Understanding Threats
This model is particularly effective against the typical security threats now affecting voice networks – telephony denial of service and voicemail hacking.  When a hacker compromises a call centre and consumes all lines to prevent any in-bound or out-bound calls the implication on an organisation’s business is devastating. From the negative customer experience to the multi-million pound demands from hackers to unlock the lines, the business cost of one of these attacks can be very significant.
Each telephony denial of service attack will include specific attributes that will form the fingerprint. Taking a sample of that event – including what services the hacker is trying to access, the number called to or from, the digits being pressed when on the line – will enable the creation of a patch or update that can be shared with all users of the SBC, to ensure no other organisations are exposed to this specific breach attack.
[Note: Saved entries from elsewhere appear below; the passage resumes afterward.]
===== config.mk =====
export PLATFORM = sky130hd
export DESIGN_NAME = dmem_arbiter_flat
export DESIGN_NICKNAME = d
export VERILOG_FILES = /design/src/rtl/dmem_arbiter_if.sv /design/src/rtl/dmem_arbiter.sv /design/src/flat_wrapper.sv
export SDC_FILE = /design/constraint.sdc
export NUM_CORES = 1
export LEC_CHECK = 0
export ABC_AREA = 1
export CAP_MARGIN = 15
export CORE_MARGIN = 5
export CORE_UTILIZATION = 27
export DETAILED_ROUTE_END_ITERATION = 6
export PLACE_DENSITY = 0.78
export SLEW_MARGIN = 20
export SYNTH_ARGS = -nofsm -noshare
export SYNTH_HDL_FRONTEND = slang
export SYNTH_SLANG_ARGS = --single-unit

===== constraint.sdc =====
create_clock -name CLK -period 2.6 [get_ports CLK]
set_input_delay 0.52 -clock CLK [delete_from_list [all_inputs] [get_ports CLK]]
set_output_delay 0.52 -clock CLK [all_outputs]
set_load 0.005 [all_outputs]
A similar model applies to preventing wide exposure to voicemail hacking, a process that enables hackers to accept and make international collect calls – at huge cost to the compromised business. In addition to specific voicemail protection modules provided as part of a cloud based SBC to identify breach attempts, lock down the voice network and alert the organisation, the SBC will log rogue numbers identified across the cloud based network, rapidly creating a database of blacklisted numbers that can be deployed by all organisations to further protect against voicemail hacking attempts.
Prioritise and Evolve
This community model is particularly effective in highlighting and combatting global attacks.  An organisation operating single site security policies could be unaware that attacks are being launched simultaneously against multiple locations. With a global, cloud based SBC approach, the company will be made immediately aware of the scale of the global attack and therefore able to enforce policies that protect the entire environment against breach.
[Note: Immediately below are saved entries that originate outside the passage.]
===== src/rtl/sine_meas.sv =====
// Recovers period and channel-1-to-channel-2 lag from two sampled sine streams
// by counting qualified samples between rising mid-scale crossings.
module sine_meas #(
   parameter int D_WIDTH = 8,
   parameter int C_WIDTH = 16
) (
   input  logic               clk,
   input  logic               rst,
   input  logic               en,
   input  logic [D_WIDTH-1:0] din1,
   input  logic [D_WIDTH-1:0] din2,
   output logic [C_WIDTH-1:0] period,
   output logic [C_WIDTH-1:0] lag,
   output logic               meas_valid,
   output logic               lag_valid,
   output logic               timeout
);
   localparam logic [D_WIDTH-1:0] MID      = {1'b1, {(D_WIDTH-1){1'b0}}};
   localparam logic [C_WIDTH-1:0] CNT_LAST = ~C_WIDTH'(1);
   localparam logic [C_WIDTH-1:0] ONE      = C_WIDTH'(1);

   typedef enum logic {IDLE, ARMED} state_t;

   state_t             state, state_nx;
   logic [C_WIDTH-1:0] cnt, cnt_nx, lag_cap, lag_cap_nx;
   logic               lag_seen, lag_seen_nx;
   logic [D_WIDTH-1:0] prev1, prev2, prev1_nx, prev2_nx;
   logic [C_WIDTH-1:0] period_nx, lag_nx;
   logic               lag_valid_nx, meas_valid_nx, timeout_nx;
   logic               x1, x2;

   assign x1 = en && (prev1 < MID) && (din1 >= MID);
   assign x2 = en && (prev2 < MID) && (din2 >= MID);

   always_ff @(posedge clk or negedge rst) begin
      if (!rst) begin
         state      <= IDLE;
         cnt        <= '0;
         lag_cap    <= '0;
         lag_seen   <= 1'b0;
         prev1      <= '1;
         prev2      <= '1;
         period     <= '0;
         lag        <= '0;
         lag_valid  <= 1'b0;
         meas_valid <= 1'b0;
         timeout    <= 1'b0;
      end else begin
         state      <= state_nx;
         cnt        <= cnt_nx;
         lag_cap    <= lag_cap_nx;
         lag_seen   <= lag_seen_nx;
         prev1      <= prev1_nx;
         prev2      <= prev2_nx;
         period     <= period_nx;
         lag        <= lag_nx;
         lag_valid  <= lag_valid_nx;
         meas_valid <= meas_valid_nx;
         timeout    <= timeout_nx;
      end
   end

   always_comb begin
      state_nx      = state;
      cnt_nx        = cnt;
      lag_cap_nx    = lag_cap;
      lag_seen_nx   = lag_seen;
      prev1_nx      = en ? din1 : prev1;
      prev2_nx      = en ? din2 : prev2;
      period_nx     = period;
      lag_nx        = lag;
      lag_valid_nx  = lag_valid;
      meas_valid_nx = 1'b0;
      timeout_nx    = 1'b0;
      if (en) begin
         if (x1) begin
            // Every channel-1 crossing opens a new period; a coincident
            // channel-2 crossing is a zero lag for that period.
            if (state == ARMED) begin
               period_nx     = cnt + ONE;
               lag_nx        = lag_cap;
               lag_valid_nx  = lag_seen;
               meas_valid_nx = 1'b1;
            end
            state_nx    = ARMED;
            cnt_nx      = '0;
            lag_seen_nx = x2;
            if (x2) lag_cap_nx = '0;
         end else if (state == ARMED) begin
            if (cnt == CNT_LAST) begin
               state_nx    = IDLE;
               cnt_nx      = '0;
               lag_seen_nx = 1'b0;
               timeout_nx  = 1'b1;
            end else begin
               cnt_nx = cnt + ONE;
               if (x2 && !lag_seen) begin
                  lag_cap_nx  = cnt + ONE;
                  lag_seen_nx = 1'b1;
               end
            end
         end
      end
   end
endmodule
The ability to prioritise activity is also key. Every threat will be profiled and organisations have the option as to how frequently updates are made.  For example, most will opt to be immediately protected from critical risks, while high or medium risk updates could be made weekly, and low risks just once a month. In addition, the community model supports continual assessment of past threats by using validation techniques to track activity. If a specific fingerprint is not seen again, and the patch is no longer required, it can be removed from the SBC or replaced by a different approach, such as diverting any calls from a previously blocked number to a security desk.
Conclusion
It is this depth of security intelligence that is transformative. With growing consensus that the burden facing organisations attempting to fight security issues individually is simply too high, it is clear that joining a specific community of companies willing to work together is a far more effective approach to locking down a business against new threats affecting voice and UC.
Combining this community led collaboration with the ability to rapidly disseminate patches and update via a cloud based SBC will enable organisations to lock down the business against escalating VoIP security threats.